„Północny Londyn jest dziś czerwony” – napisał na Twitterze Serge Gnabry, a wpis opatrzył zdjęciami, na których świętuje cztery bramki strzelone Tottenhamowi.
Kontekst jest oczywisty – niemiecki skrzydłowy przez lata był zawodnikiem Arsenalu, największego rywala Tottenhamu, i nie mógł powstrzymać się przed wbiciem szpilki derbowym oponentom. Kibice Arsenalu oczywiście zareagowali pełnymi euforii odpowiedziami na tego tweeta – „Once a Gooner, always a Gooner” (Kto raz był Kanonierem, na zawsze nim pozostanie).

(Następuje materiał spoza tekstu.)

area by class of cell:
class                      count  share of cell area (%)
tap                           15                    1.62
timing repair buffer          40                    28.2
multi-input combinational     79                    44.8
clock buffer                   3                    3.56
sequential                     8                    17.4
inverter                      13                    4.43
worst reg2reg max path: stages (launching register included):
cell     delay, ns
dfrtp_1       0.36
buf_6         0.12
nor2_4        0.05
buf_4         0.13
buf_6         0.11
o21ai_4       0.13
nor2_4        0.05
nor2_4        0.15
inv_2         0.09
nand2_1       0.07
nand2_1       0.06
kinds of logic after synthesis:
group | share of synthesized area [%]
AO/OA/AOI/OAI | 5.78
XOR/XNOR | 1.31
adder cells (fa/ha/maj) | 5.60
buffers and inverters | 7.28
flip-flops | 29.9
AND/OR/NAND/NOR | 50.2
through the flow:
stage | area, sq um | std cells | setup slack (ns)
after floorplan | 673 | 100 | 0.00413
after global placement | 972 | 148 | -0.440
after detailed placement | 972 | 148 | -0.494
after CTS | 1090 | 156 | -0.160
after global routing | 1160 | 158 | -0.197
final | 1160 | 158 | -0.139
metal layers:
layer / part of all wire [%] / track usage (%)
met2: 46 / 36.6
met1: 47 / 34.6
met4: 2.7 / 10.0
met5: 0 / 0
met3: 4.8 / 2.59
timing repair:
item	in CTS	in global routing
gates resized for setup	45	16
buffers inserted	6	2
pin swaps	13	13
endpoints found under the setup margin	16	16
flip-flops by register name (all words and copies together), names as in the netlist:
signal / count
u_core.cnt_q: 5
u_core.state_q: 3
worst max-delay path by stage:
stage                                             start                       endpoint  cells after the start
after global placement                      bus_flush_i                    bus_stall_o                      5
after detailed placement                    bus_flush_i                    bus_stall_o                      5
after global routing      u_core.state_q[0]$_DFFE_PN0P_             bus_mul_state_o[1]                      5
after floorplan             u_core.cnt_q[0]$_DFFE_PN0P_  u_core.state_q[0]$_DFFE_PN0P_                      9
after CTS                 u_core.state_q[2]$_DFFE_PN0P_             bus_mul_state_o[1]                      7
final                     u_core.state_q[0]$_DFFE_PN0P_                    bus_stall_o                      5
## src/rtl/mod_counter_param.sv

```systemverilog
// rtl/mod_counter_param.sv - runtime-modulus up/down counter with load, terminal count, wrap count and error flag
module mod_counter_param #(
   parameter int WIDTH      = 4,
   parameter int WRAP_WIDTH = 8
) (
   input  logic                  Clk_In,
   input  logic                  Reset_In,
   input  logic                  Start_Stopb_In,
   input  logic                  Up_Downb_In,
   input  logic [WIDTH-1:0]      MOD_Value_In,
   input  logic                  Load_In,
   input  logic [WIDTH-1:0]      Load_Value_In,
   output logic [WIDTH-1:0]      Count_Out,
   output logic                  Terminal_Count_Out,
   output logic [WRAP_WIDTH-1:0] Wrap_Count_Out,
   output logic                  Error_Out
);

   logic [WIDTH-1:0]      mod_q, mod_d;
   logic [WIDTH-1:0]      count_q, count_d;
   logic [WIDTH-1:0]      mod_m1;
   logic [WRAP_WIDTH-1:0] wrap_cnt_q, wrap_cnt_d;
   logic                  tc_q, tc_d;
   logic                  err_q, err_d;
   logic                  zero_err_q, zero_err_d;
   logic                  wrap;

   always_comb begin
      mod_d      = mod_q;
      count_d    = count_q;
      wrap_cnt_d = wrap_cnt_q;
      err_d      = 1'b0;
      zero_err_d = zero_err_q;
      wrap       = 1'b0;
      mod_m1     = mod_q - WIDTH'(1);

      // A stop re-arms the M==0 error so a restart reports it again
      if (!Start_Stopb_In) begin
         mod_d      = MOD_Value_In;
         zero_err_d = 1'b0;
      end

      if (Load_In) begin
         if (Load_Value_In < mod_q) begin
            count_d = Load_Value_In;
         end else begin
            count_d = '0;
            err_d   = 1'b1;
         end
      end else if (Start_Stopb_In) begin
         if (mod_q == '0) begin
            if (!zero_err_q) begin
               err_d      = 1'b1;
               zero_err_d = 1'b1;
            end
         end else if (Up_Downb_In) begin
            if (count_q >= mod_m1) begin
               count_d = '0;
               wrap    = 1'b1;
            end else begin
               count_d = count_q + WIDTH'(1);
            end
         end else if (count_q == '0) begin
            count_d = mod_m1;
            wrap    = 1'b1;
         end else if (count_q > mod_m1) begin
            count_d = mod_m1;
         end else begin
            count_d = count_q - WIDTH'(1);
         end
      end

      tc_d = wrap;
      if (wrap && (wrap_cnt_q != '1)) begin
         wrap_cnt_d = wrap_cnt_q + WRAP_WIDTH'(1);
      end
   end

   always_ff @(posedge Clk_In) begin
      if (Reset_In) begin
         mod_q      <= MOD_Value_In;
         count_q    <= '0;
         wrap_cnt_q <= '0;
         tc_q       <= 1'b0;
         err_q      <= 1'b0;
         zero_err_q <= 1'b0;
      end else begin
         mod_q      <= mod_d;
         count_q    <= count_d;
         wrap_cnt_q <= wrap_cnt_d;
         tc_q       <= tc_d;
         err_q      <= err_d;
         zero_err_q <= zero_err_d;
      end
   end

   assign Count_Out          = count_q;
   assign Terminal_Count_Out = tc_q;
   assign Wrap_Count_Out     = wrap_cnt_q;
   assign Error_Out          = err_q;

endmodule

```

## config.mk

```make
export PLATFORM = sky130hd
export DESIGN_NAME = mod_counter_param
export DESIGN_NICKNAME = d
export VERILOG_FILES = /design/src/rtl/mod_counter_param.sv
export SDC_FILE = /design/constraint.sdc
export NUM_CORES = 1
export LEC_CHECK = 0
export CELL_PAD_IN_SITES_DETAIL_PLACEMENT = 1
export CELL_PAD_IN_SITES_GLOBAL_PLACEMENT = 2
export CORE_MARGIN = 2
export CORE_UTILIZATION = 27
export DETAILED_ROUTE_END_ITERATION = 10
export PLACE_DENSITY = 0.78
export SYNTH_ARGS = -nofsm -noshare
export SYNTH_HDL_FRONTEND = slang
export SYNTH_SLANG_ARGS = --single-unit
```

## constraint.sdc

```tcl
create_clock -name Clk_In -period 2.3 [get_ports Clk_In]
set_input_delay 0.23 -clock Clk_In [delete_from_list [all_inputs] [get_ports Clk_In]]
set_output_delay 0.23 -clock Clk_In [all_outputs]
set_load 0.05 [all_outputs]
```

==> run_results.csv, run 1 <==
group,metric,value,unit
synth,synth_warnings,0,
route,finalWirelength,4.23,mm
synth,yosys_most_used_dff,"dfxtp_1",
placed_design,gp_congestion,0.859,
layout,drive_above_1_share,30.7,%
setup_path,startpoint_type,"register",
setup_path,cpPeakStageDelay,460,ps
clock_network,cts_tree,"built",
clock_network,cts_root_buf,"clkbuf_8",
status,status,"complete, but fails checks",
clock_network,cts-root-to-sink-buffers,2,
timing,worst_clock_skew,3.60,ps
global_routing,grt_max_degree,17,
synth,async_flop_share,0,%
setup_path,reg2reg_from,"mod_q[0]",
clock_network,numCtsBuffers,3,
route,avgViaCountPerCell,4.99,
layout,multi_input_area,950,um2
timing,rsz0062_at_grt,"yes",
layout,layout_common_cells,"26 x clkdlybuf4s50_1, 26 x buf_4, 13 x dfxtp_1",
synth,synth_area_leaders,"dfxtp_1 23%, ha_1 10%, edfxtp_1 9.1%",
run,cap_violations,0,
global_routing,grt_pass1_wl,6.65,mm
layout,seq_area,423,um2
global_routing,gr-usage-met2,26.9,%
setup_path,startpoint,"mod_q[0]",
setup_path,critPathBufInv,0,
synth,synth_top_area_share,22.7,%
layout,diodes,0,
placed_design,pre_cts_slack,-185,ps
global_routing,grt.met3_usage,2.71,%
synth,yosysUniqueCellTypes,42,
global_routing,grt_usage,16.1,%
timing,finalCriticalPeriod,2390,ps
setup_path,path_max_fanout,4,
synth,syn-num-nets,173,
power_and_ir_drop,p_leak,0.830,nW
global_routing,grt_pass1_vias,1429,
clock_network,cts_num_sinks,19,
placed_design,port_buffers,26,
setup_path,cp.arrival,2540,ps
layout,fill_cells,531,
min_path,worstHoldStart,"zero_err_q",
timing,worst_slack,-85.9,ps
timing,fin_hold_ws,498,ps
power_and_ir_drop,power.density,564,mW/mm2
clock_network,cts-hold-fix-buffers,0,
global_routing,overflow,0,
timing,period_share,104,%
setup_path,critPathRequiredTime,2450,ps
timing,fin_setup_tns,-353,ps
floorplanning,core_region_area,0.00472,mm2
floorplanning,rows,25,
route,drc,0,
floorplanning,die-area,0.00547,mm2
timing,fmax,0.419,GHz
route,route.detailed.wl_per_inst,15.7,um
floorplanning,initial_core_util,28.0,%
synth,syn_avg_cell_area,8.87,um2
route,vias,1343,
setup_path,cp_slowest_cell,"edfxtp_1",
setup_path,cp-end-kind,"register",
route,ant_nets,0,
route,dr.pass1.iters,4,
timing,relSlewSlack,66.2,%
min_path,hold_path_class,"reg2reg",
synth,synthCells,149,
floorplanning,die_w,74.0,um
global_routing,top_usage_layer,"met2",
timing,worst_pin_slew,506,ps
floorplanning,io-pin-count,27,
layout,syn_to_final_growth,54.5,%
setup_path,crit_chain,"nor3_2 -> xnor2_2 -> ha_4 -> a21o_1 -> o31a_2 -> nor3b_1 -> o311a_1",
setup_path,timing_worst_setup_path_type,"reg2reg",
clock_network,htreeDepth,1,
timing,drv_slew,0,
synth,seq_area_frac_synth,31.8,%
placed_design,hpwl,3.06,mm
timing,hold_viol,0,
floorplanning,die_height,74.0,um
setup_path,cp_top_family,"compound AO/OA/AOI/OAI gates",
clock_network,clk_pin_slew,80,ps
layout,fin_nets,227,
synth,synth_edf_count,4,
synth,ys_seq_elements,19,
route,drt_iter0_drc,44,
synth,syn-cell-area,0.00132,mm2
synth,yosysTopAreaCell,"dfxtp_1",
global_routing,grt_antenna_before_repair,0,
timing,setup_viol,10,
status,violations,"negative setup slack",
power_and_ir_drop,ir_worst_vdd,0.220,mV
global_routing,grtUsageMet1,19.6,%
power_and_ir_drop,total_power,0.00115,W
clock_network,clk_latency,260,ps
==> cell usage after synthesis, types with 3 or more instances <==
library cell and number:
dfxtp_1 15, nand2_1 8, ha_1 11, o21ai_0 5
nor2_1 9, o31ai_1 4, a21oi_1 11, nor3_1 7
nor2b_1 3, nand3_1 3, xnor2_1 5, nor3b_1 3
nand4_1 4, o211a_1 4, inv_1 13, or4_1 5
edfxtp_1 4
==> registers in the layout, summed over array words and instances, names as in the netlist <==
register,cells
Count_Out,4
Terminal_Count_Out,1
mod_q,4
Error_Out,1
zero_err_q,1
Wrap_Count_Out,8
==> power by group <==
part	internal [W]	switching (W)
clock network	0.000121	0.000123
registers	0.000361	0.0000205
logic	0.000256	0.000269
==> routing by layer <==
metal	wire length (um)	share of wire, %	up-vias
met1	1870	44	649
met4	99	2.3	0
met5	0	0	-
met2	2110	50	28
met3	142	3.4	10
li1	-	-	656
==> timing repair <==
action                                 CTS  global route
pin swaps                               16            12
gates resized for setup                 17            13
setup buffers                            3             2
setup endpoints to repair               12            12
endpoints found under the hold margin    0             0
gates cloned                             1             0
==> layout make-up <==
type | count | area share (%)
Clock buffer | 3 | 2.02
Clock inverter | 1 | 0.245
Inverter | 13 | 2.39
Multi-Input combinational cell | 111 | 46.5
Sequential cell | 19 | 20.7
Tap cell | 67 | 4.11
Timing Repair Buffer | 55 | 24.0
==> kinds of logic after synthesis <==
group / after synthesis / synth area share, %
buf+inv: 19 / 7.10
fa+ha+maj: 11 / 10.4
xor+xnor: 6 / 3.98
compound gates: 35 / 18.9
mux: 3 / 2.46
simple gates: 56 / 25.3
flops: 19 / 31.8
==> worst reg2reg max path, delay by kind of cell (launching register included) <==
| family | cells | cell delay [ps] |
|---|---|---|
| AO/OA/AOI/OAI | 3 | 950 |
| flip-flops | 1 | 460 |
| AND/OR/NAND/NOR | 2 | 420 |
| adder cells (fa/ha/maj) | 1 | 260 |
| XOR/XNOR | 1 | 200 |
==> final timing paths <==
| kind | end | slack [ps] | depth (start not counted) |
|---|---|---|---|
| max | Count_Out[1] | -90 | 7 |
| min | zero_err_q | 500 | 2 |
| max reg2reg | Count_Out[1] | -90 | 7 |
| min reg2reg | zero_err_q | 500 | 2 |
==> stage by stage <==
step / cell area [um2] / instances / util, %
5_1_grt: 2040 / 269 / 43.2
3_3_place_gp: 1800 / 259 / 38.1
3_5_place_dp: 1800 / 259 / 38.1
2_1_floorplan: 1330 / 149 / -
4_1_cts: 1970 / 267 / 41.7
6_report: 2040 / 269 / 43.2
Note: power is estimated with default switching activity, not from simulation.
==> inputs of run 2 (changes only) <==
--- a/config.mk
+++ b/config.mk
@@ -11,6 +11,7 @@
 export CORE_UTILIZATION = 27
 export DETAILED_ROUTE_END_ITERATION = 10
 export PLACE_DENSITY = 0.78
+export RECOVER_POWER = 50
 export SYNTH_ARGS = -nofsm -noshare
 export SYNTH_HDL_FRONTEND = slang
 export SYNTH_SLANG_ARGS = --single-unit
==> run_results.csv, run 2 (same netlist as run 1, synthesis figures left out) <==
group,metric,value,unit
floorplanning,core_region_area,0.00472,mm2
layout,fin_nets,227,
power_and_ir_drop,pwr-share-clk,21.3,%
timing,drv_slew,0,
placed_design,port_buffers,26,
layout,layout_commonest_cell,"buf_4",
timing,worst_pin_slew,506,ps
clock_network,htreeDepth,1,
setup_path,startpoint,"mod_q[0]",
timing,rsz0062_at_grt,"yes",
floorplanning,initial_core_util,28.0,%
timing,worst_clock_skew,4.28,ps
global_routing,grt_antenna_before_repair,0,
route,ant_nets,0,
timing,hold_viol,0,
run,cap_violations,0,
timing,fin_setup_tns,-378,ps
global_routing,grt_usage,16.1,%
clock_network,cts-root-to-sink-buffers,2,
min_path,hold_path_class,"reg2reg",
setup_path,cp-end-kind,"register",
setup_path,path_max_fanout,4,
floorplanning,io-pin-count,27,
route,avgViaCountPerCell,5.00,
placed_design,dp_cells,259,
setup_path,cpPeakStageDelay,460,ps
global_routing,grt_max_degree,17,
setup_path,cp.arrival,2540,ps
power_and_ir_drop,pwr-share-comb,45.4,%
layout,final_area,0.00203,mm2
global_routing,grt_pass1_vias,1429,
status,status,"complete, but fails checks",
clock_network,clk_pin_slew,80,ps
power_and_ir_drop,p_seq_share,33.3,%
layout,fill_cells,531,
timing,relSlewSlack,66.2,%
setup_path,cp_slowest_cell,"edfxtp_1",
route,finalWirelength,4.21,mm
layout,largest_reg_flops,8,
placed_design,pre_cts_slack,-185,ps
clock_network,cts-hold-fix-buffers,0,
layout,fin_cells,269,
route,vias,1344,
min_path,worstHoldStart,"zero_err_q",
setup_path,cp_top_family,"compound AO/OA/AOI/OAI gates",
setup_path,timing_worst_setup_path_type,"reg2reg",
timing,worst_slack,-89.6,ps
floorplanning,rows,25,
timing,fmax,0.418,GHz
layout,syn_to_final_growth,53.9,%
layout,layout_common_cells,"24 x buf_4, 17 x clkdlybuf4s50_1, 13 x dfxtp_1",
clock_network,numCtsBuffers,3,
setup_path,crit_chain,"nor3_2 -> xnor2_2 -> ha_4 -> a21o_1 -> o31a_2 -> nor3b_1 -> o311a_1",
setup_path,critPathRequiredTime,2450,ps
status,violations,"negative setup slack",
placed_design,hpwl,3.06,mm
route,drc,0,
power_and_ir_drop,ir_worst_vdd,0.220,mV
timing,finalCriticalPeriod,2390,ps
clock_network,clk_latency,260,ps
setup_path,critPathBufInv,0,
power_and_ir_drop,p_leak,0.838,nW
power_and_ir_drop,p_int,0.000734,W
clock_network,cts_num_sinks,19,
timing,period_share,104,%
layout,drive_above_1_share,29.7,%
floorplanning,die_height,74.0,um
power_and_ir_drop,swShare,36.0,%
layout,diodes,0,
floorplanning,die-area,0.00547,mm2
clock_network,cts_root_buf,"clkbuf_8",
power_and_ir_drop,power.net_switching,0.000413,W
placed_design,place_area,0.00180,mm2
clock_network,cts_tree,"built",
global_routing,overflow,0,
setup_path,startpoint_type,"register",
floorplanning,die_w,74.0,um
route,route.detailed.wl_per_inst,15.7,um
power_and_ir_drop,power.density,564,mW/mm2
timing,setup_viol,10,
route,drt_iter0_drc,39,
setup_path,reg2reg_from,"mod_q[0]",
placed_design,gp_congestion,0.859,
global_routing,grt_pass1_wl,6.65,mm
layout,final_util,43.0,%
route,dr.pass1.iters,4,
run 2: what timing repair did:
item,CTS,global route
setup endpoints to repair,12,12
buffers inserted,3,2
cloned,1,0
pin swaps,16,12
gates resized for setup,17,13
run 2: area by class of cell:
class	count	area, um2	area share (%)
inverter	13	48.8	2.40
tap	67	83.8	4.12
multi-input combinational	111	950	46.7
clock inverter	1	5.00	0.246
sequential	19	423	20.8
clock buffer	3	41.3	2.03
timing repair buffer	55	482	23.7
run 2: path summary, 6_finish.rpt:
kind / end / slack, ps / cells past startpoint
hold / removal: zero_err_q / 500 / 2
hold reg to reg: zero_err_q / 500 / 2
setup reg to reg: Count_Out[1] / -90 / 7
setup / recovery: Count_Out[1] / -90 / 7
run 2: routing by layer:
metal,global-route usage (%),vias up,wire [um]
met2,26.9,28,2110
met5,0,-,0
met3,2.71,10,144
met4,9.29,0,99
li1,-,656,-
met1,19.6,650,1860
run 2: through the flow:
stage	total power (W)	hold slack, ps
after CTS	0.00112	501
after global routing	0.00121	528
final	0.00115	497
after detailed placement	0.000814	481
after floorplan	0.000639	329
after global placement	0.000799	457
run 2: tightest hold or removal path: cells and delay by family (launching register included):
family	cells	cell delay, ps
DFF	1	340
and+or+nand+nor	2	120
run 2: power by group through the flow:
stage | combinational, W | clock (W) | sequential (W)
CTS | 0.000489 | 0.000251 | 0.000381
floorplan | 0.000206 | 0 | 0.000433
detailed placement | 0.000426 | 0 | 0.000387
finish | 0.000521 | 0.000244 | 0.000382
global route | 0.000564 | 0.000263 | 0.000386
global placement | 0.000413 | 0 | 0.000386
==> inputs of run 3 (changes only) <==
==> config.mk (replaced) <==
export PLATFORM = sky130hd
export DESIGN_NAME = mod_counter_param
export DESIGN_NICKNAME = d
export VERILOG_FILES = /design/src/rtl/mod_counter_param.sv
export SDC_FILE = /design/constraint.sdc
export NUM_CORES = 1
export LEC_CHECK = 0
export CORE_MARGIN = 2
export CORE_UTILIZATION = 46
export DETAILED_ROUTE_END_ITERATION = 10
export PLACE_DENSITY = 0.8
export RECOVER_POWER = 50
export SYNTH_ARGS = -nofsm -noshare
export SYNTH_HDL_FRONTEND = slang
export SYNTH_SLANG_ARGS = --single-unit
==> run_results.csv, run 3 (same netlist as run 1, synthesis figures left out) <==
group,metric,value,unit
route,route.detailed.wl_per_inst,15.6,um
clock_network,clk_latency,300,ps
timing,hold_viol,0,
setup_path,startpoint,"mod_q[0]",
timing,drv_slew,0,
timing,setup_viol,8,
setup_path,startpoint_type,"register",
setup_path,critPathRequiredTime,2500,ps
status,status,"complete, but fails checks",
route,dr.pass1.iters,4,
floorplanning,initial_core_util,48.3,%
global_routing,grt_pass1_vias,1274,
clock_network,cts_num_sinks,19,
route,vias,1350,
clock_network,cts_root_buf,"clkbuf_4",
status,violations,"negative setup slack",
global_routing,grt_max_degree,17,
timing,relSlewSlack,57.4,%
layout,layout_common_cells,"20 x buf_4, 16 x clkdlybuf4s50_1, 13 x dfxtp_1",
clock_network,cts-root-to-sink-buffers,2,
power_and_ir_drop,power.density,545,mW/mm2
clock_network,cts_tree,"built",
timing,period_share,106,%
timing,worst_pin_slew,633,ps
placed_design,port_buffers,26,
layout,final_util,68.9,%
route,avgViaCountPerCell,5.95,
timing,rsz0062_at_grt,"yes",
timing,worst_slack,-138,ps
clock_network,clk_pin_slew,100,ps
power_and_ir_drop,p_int,0.000653,W
floorplanning,die_height,57.6,um
power_and_ir_drop,pwr-share-clk,16.9,%
route,drt_iter0_drc,65,
route,finalWirelength,3.54,mm
global_routing,grt_usage,21.6,%
floorplanning,io-pin-count,27,
global_routing,grt_antenna_before_repair,0,
floorplanning,die_w,57.6,um
power_and_ir_drop,p_seq_share,37.3,%
route,drc,0,
power_and_ir_drop,power.net_switching,0.000374,W
timing,finalCriticalPeriod,2440,ps
power_and_ir_drop,p_leak,0.808,nW
power_and_ir_drop,pwr-share-comb,45.8,%
setup_path,timing_worst_setup_path_type,"reg2reg",
global_routing,grt_pass1_wl,5.65,mm
timing,fin_hold_ws,487,ps
layout,layout_commonest_cell,"buf_4",
power_and_ir_drop,swShare,36.4,%
placed_design,dp_cells,220,
power_and_ir_drop,ir_worst_vdd,0.465,mV
global_routing,overflow,0,
layout,drive_above_1_share,26.5,%
placed_design,pre_cts_slack,-101,ps
setup_path,cp.arrival,2640,ps
clock_network,numCtsBuffers,3,
layout,largest_reg_flops,8,
placed_design,gp_congestion,0.973,
layout,syn_to_final_growth,42.6,%
floorplanning,die-area,0.00332,mm2
setup_path,reg2reg_from,"mod_q[0]",
floorplanning,rows,19,
layout,diodes,0,
timing,fmax,0.410,GHz
layout,fin_cells,227,
placed_design,hpwl,2.56,mm
route,ant_nets,0,
floorplanning,core_region_area,0.00273,mm2
run,cap_violations,0,
min_path,hold_path_class,"reg2reg",
min_path,worstHoldStart,"zero_err_q",
setup_path,cp-end-kind,"register",
clock_network,htreeDepth,1,
setup_path,path_max_fanout,3,
timing,worst_clock_skew,7.61,ps
layout,fin_nets,221,
[run 3: final timing paths]
path	end	cells past startpoint	slack (ps)
min	zero_err_q	2	490
max	Count_Out[2]	8	-140
max reg2reg	Count_Out[2]	8	-140
min reg2reg	zero_err_q	2	490
[run 3: final cells by class]
| class | instances | area, um2 |
|---|---|---|
| Timing Repair Buffer | 49 | 437 |
| Inverter | 13 | 48.8 |
| Sequential cell | 19 | 423 |
| Clock buffer | 4 | 26.3 |
| Fill cell | 222 | 850 |
| Multi-Input combinational cell | 111 | 911 |
| Tap cell | 31 | 38.8 |
[run 3: through the flow]
step	setup TNS (ps)	cell area (um2)	power [W]
6_report	-412	1880	0.00103
5_1_grt	-1430	1880	0.00108
4_1_cts	-306	1850	0.00101
3_5_place_dp	-643	1730	0.000796
3_3_place_gp	-37.2	1730	0.000779
2_1_floorplan	-18.0	1330	0.000639
[run 3: power groups by stage]
stage | Clock (W) | Combinational [W] | Sequential (W)
2_1_floorplan | 0 | 0.000206 | 0.000433
3_3_place_gp | 0 | 0.000392 | 0.000387
3_5_place_dp | 0 | 0.000407 | 0.000388
4_1_cts | 0.000177 | 0.000451 | 0.000383
5_1_grt | 0.000194 | 0.000505 | 0.000386
6_report | 0.000174 | 0.000471 | 0.000383
[run 3: critical path, cell delays in order (launching register included)]
cell      delay (ps)
edfxtp_1         410
inv_1            140
ha_4             230
ha_4             210
nor2b_4          120
o211a_1          260
o21ai_0          540
a221oi_1         180
o211a_1          250
[run 3: routing by layer]
metal	track usage (%)	routed length (um)	vias to the layer above
li1	-	-	646
met5	0	0	-
met4	11.3	123	0
met2	35.4	1710	51
met1	27.1	1460	638
met3	3.63	255	15
[run 3: repair_timing]
action | 4_1_cts | 5_1_grt
hold buffers | 0 | 0
gates resized for setup | 10 | 9
endpoints found under the setup margin | 11 | 11
pin swaps | 4 | 3
setup buffers | 3 | 0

Gnabry może jednak mieć mieszane uczucia w stosunku do klubu, który z jednej strony go w dużej mierze wychował (trafił do Arsenalu ze Stuttgartu w 2011 r., gdy miał 16 lat), ale z drugiej odrzucił. Bez żalu puszczono go najpierw na wypożyczenie do West Bromwich Albion (WBA), a następnie za grosze oddano do Werderu Brema.
Dziś już wiadomo, że dzięki temu zamiast walczyć o szóste miejsce w Anglii i grać w Lidze Europy, ma na koncie tytuł mistrza Niemiec, błyszczy w Lidze Mistrzów, którą piłkarze i szefowie Arsenalu znają ostatnio tylko z telewizji, i stał się ważną postacią w reprezentacji Joachima Löwa.
Nie tylko jednak Kanonierzy i ich legendarny trener Arsene Wenger nie poznali się na dynamicznym skrzydłowym, który na nowym stadionie Tottenhamu strzelił swoje pierwsze bramki w europejskich pucharach. Podczas wypożyczenia w WBA Gnabry rozegrał zaledwie jeden mecz w Premier League (12 minut w przegranym 2:3 spotkaniu z Chelsea). Było to w trzeciej kolejce sezonu 2015/2016 – kolejne miesiące spędził albo nie wstając z ławki rezerwowych, albo na trybunach.